You've made a good start in the right direction.
I think some grey rock is now needed.
Don't be so involved in what they are doing or why. His behaviour or her demands.
Step off the unmerry
go round.
Stand back. Live your own life.
As they say on Mumsnet
No is a complete sentence.
Alternate with
That doesn't work for me.
Do
Not
Say
Sorry.
Just that doesn't work for me
Full stop. Repeat as necessary. Do not elaborate or discuss why.
Go to the groceries. Go mad. Eat an ice cream in winter. With sprinkles and chopped nuts. All day. Lolling in the ice cream parlour reading your library book. And texting old grannies here there and everywhere.
Venture on to Mumsnet. As long as you don't mind much friuty language and a distinct and quite refreshing lack of niceness and polite pretence.
I think it might be good for you . . .

Smileless2012 Fri 12-Dec-25 08:57:28

FWIW I think you've made the right decision grammiebe. They can hire a nanny and be in no doubt that they wont last a week if they're treated anything like as badly as you are.

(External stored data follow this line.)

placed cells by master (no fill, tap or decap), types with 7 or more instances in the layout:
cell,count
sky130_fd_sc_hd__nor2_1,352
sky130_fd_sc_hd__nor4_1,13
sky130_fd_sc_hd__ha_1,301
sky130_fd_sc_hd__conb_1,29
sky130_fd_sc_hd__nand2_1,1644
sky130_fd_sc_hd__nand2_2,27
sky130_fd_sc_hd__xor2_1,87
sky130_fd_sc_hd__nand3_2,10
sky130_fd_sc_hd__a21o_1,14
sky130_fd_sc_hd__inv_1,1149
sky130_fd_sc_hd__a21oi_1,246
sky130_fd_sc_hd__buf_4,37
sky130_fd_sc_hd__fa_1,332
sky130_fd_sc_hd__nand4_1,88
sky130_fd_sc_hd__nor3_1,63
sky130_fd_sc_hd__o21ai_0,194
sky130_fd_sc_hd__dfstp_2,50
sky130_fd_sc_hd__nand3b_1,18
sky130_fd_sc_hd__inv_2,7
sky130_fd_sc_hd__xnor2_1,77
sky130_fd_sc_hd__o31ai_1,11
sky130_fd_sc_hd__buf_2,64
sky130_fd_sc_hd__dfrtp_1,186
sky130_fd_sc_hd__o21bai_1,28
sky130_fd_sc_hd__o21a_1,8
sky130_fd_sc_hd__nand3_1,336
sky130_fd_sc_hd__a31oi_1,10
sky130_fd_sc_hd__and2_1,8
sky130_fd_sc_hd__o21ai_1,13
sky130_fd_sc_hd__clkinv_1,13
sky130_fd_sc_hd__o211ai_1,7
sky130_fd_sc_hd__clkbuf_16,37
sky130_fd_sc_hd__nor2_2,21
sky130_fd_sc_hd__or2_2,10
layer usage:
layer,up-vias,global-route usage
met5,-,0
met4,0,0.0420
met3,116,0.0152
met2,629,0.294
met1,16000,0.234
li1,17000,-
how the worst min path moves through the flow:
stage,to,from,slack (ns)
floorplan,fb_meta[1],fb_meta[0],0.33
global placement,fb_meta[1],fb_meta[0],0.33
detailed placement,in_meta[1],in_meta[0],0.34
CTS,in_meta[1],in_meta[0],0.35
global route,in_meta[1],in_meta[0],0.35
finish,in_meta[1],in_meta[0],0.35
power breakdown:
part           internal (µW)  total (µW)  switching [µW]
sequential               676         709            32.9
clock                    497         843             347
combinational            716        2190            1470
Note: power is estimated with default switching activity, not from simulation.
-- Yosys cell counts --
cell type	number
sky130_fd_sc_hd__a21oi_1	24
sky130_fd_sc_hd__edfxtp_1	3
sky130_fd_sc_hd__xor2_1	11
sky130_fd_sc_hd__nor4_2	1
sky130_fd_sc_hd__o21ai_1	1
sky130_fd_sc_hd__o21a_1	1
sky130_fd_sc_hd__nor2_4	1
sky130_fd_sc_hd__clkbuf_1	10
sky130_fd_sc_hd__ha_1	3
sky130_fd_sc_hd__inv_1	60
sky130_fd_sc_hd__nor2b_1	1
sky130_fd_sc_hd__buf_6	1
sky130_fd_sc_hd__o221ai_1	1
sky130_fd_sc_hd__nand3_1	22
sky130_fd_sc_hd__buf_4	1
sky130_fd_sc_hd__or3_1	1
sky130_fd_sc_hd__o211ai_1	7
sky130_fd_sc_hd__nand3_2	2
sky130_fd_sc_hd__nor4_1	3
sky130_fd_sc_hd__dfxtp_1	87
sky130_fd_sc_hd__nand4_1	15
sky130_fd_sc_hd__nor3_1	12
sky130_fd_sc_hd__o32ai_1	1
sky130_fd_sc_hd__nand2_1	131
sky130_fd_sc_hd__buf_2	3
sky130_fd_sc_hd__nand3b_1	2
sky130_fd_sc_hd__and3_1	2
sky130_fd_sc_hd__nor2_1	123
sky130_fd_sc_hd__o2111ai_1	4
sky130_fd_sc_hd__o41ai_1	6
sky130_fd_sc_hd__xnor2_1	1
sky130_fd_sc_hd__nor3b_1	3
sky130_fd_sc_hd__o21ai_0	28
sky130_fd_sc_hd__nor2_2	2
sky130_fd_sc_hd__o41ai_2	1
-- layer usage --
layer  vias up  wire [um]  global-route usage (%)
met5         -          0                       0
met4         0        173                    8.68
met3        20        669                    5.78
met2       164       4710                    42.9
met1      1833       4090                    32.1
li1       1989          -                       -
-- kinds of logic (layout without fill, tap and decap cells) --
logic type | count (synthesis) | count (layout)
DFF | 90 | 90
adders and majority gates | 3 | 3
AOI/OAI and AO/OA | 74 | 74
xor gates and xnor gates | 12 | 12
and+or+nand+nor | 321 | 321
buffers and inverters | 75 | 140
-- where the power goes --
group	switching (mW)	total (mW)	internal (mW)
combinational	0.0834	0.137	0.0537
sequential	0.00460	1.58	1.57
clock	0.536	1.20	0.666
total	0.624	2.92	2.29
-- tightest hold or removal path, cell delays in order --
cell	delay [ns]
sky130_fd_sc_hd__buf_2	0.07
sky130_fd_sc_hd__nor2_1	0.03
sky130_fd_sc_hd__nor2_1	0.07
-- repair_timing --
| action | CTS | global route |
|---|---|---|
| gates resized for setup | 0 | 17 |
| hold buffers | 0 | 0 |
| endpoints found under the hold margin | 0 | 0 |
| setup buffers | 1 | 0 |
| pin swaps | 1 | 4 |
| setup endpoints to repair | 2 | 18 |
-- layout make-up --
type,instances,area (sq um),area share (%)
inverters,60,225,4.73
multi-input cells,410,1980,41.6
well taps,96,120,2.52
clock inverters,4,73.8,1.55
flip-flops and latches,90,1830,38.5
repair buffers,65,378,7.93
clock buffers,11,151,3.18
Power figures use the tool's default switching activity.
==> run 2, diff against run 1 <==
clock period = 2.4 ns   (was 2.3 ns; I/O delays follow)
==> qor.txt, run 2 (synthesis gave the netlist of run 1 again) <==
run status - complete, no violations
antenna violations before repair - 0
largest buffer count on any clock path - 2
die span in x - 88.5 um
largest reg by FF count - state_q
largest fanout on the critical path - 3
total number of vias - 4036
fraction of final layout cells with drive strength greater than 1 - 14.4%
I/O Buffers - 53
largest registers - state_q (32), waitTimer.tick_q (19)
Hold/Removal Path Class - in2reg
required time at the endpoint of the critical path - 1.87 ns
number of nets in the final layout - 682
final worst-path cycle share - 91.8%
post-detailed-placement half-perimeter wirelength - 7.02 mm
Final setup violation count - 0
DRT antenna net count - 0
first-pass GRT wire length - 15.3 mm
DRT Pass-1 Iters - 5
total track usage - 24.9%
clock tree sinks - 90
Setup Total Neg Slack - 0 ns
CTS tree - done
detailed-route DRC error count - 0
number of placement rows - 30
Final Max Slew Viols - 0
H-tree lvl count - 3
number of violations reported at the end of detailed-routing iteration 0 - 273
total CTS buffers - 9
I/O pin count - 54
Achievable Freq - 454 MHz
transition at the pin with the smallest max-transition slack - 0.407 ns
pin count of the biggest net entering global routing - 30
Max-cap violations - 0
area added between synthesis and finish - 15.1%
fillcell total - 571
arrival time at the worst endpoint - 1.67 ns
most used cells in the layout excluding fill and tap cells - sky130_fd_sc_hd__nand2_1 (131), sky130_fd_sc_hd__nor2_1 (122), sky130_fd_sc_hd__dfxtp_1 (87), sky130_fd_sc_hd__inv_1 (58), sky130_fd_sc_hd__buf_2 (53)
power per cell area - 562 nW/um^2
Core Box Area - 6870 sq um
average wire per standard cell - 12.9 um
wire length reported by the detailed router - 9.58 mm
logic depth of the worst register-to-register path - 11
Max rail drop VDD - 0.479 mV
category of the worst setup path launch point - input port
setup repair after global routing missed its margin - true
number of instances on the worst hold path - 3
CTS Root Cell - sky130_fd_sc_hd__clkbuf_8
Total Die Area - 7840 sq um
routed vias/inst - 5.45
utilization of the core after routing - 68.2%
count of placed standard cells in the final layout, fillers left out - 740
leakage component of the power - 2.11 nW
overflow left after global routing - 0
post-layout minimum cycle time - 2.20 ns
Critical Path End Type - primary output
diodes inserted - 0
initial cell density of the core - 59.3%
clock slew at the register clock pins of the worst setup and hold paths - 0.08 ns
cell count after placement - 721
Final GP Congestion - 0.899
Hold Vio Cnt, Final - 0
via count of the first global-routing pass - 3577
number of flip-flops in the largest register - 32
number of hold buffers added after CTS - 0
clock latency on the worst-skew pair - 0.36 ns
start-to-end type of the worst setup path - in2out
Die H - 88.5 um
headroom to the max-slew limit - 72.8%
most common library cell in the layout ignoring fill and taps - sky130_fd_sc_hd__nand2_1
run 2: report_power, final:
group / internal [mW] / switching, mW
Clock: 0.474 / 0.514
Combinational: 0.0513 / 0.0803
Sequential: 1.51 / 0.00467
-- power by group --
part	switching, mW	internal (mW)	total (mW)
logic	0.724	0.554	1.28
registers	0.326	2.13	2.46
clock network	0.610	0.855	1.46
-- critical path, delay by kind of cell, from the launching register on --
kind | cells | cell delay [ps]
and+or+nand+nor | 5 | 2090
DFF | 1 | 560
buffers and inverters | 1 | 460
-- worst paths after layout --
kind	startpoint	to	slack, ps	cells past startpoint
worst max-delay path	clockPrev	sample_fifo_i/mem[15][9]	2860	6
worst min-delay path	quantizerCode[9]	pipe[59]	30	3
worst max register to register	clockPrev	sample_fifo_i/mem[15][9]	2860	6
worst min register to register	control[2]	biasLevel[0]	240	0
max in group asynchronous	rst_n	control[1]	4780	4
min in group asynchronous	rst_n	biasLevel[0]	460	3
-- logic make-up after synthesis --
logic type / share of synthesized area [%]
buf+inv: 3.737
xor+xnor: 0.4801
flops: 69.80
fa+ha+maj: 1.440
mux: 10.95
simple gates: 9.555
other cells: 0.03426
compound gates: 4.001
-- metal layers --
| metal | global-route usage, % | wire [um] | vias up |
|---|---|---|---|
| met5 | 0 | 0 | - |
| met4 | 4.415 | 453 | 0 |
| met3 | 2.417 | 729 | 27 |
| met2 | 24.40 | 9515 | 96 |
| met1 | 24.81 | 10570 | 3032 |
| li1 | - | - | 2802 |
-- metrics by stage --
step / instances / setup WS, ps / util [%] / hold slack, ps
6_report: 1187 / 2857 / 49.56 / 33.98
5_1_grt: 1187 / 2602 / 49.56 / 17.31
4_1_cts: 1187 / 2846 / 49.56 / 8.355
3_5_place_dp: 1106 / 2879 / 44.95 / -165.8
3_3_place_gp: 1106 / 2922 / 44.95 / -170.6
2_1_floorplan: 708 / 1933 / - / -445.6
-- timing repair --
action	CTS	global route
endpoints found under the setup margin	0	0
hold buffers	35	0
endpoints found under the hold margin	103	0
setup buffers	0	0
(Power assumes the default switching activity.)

sparkynan Fri 12-Dec-25 07:19:59

Hi Grammiebe
I know exactly how you feel, it is hard to say no, especially in your circumstances. I think you need to be a bit sneaky, maybe ring them at 7am and tell them you’re too sick to leave your bed. You may have to pretend to your husband as well, just for 2 or 3 days. Then when you recover, tell them you can only have the baby at your house so your husband can help too, as you feel to dizzy to drive!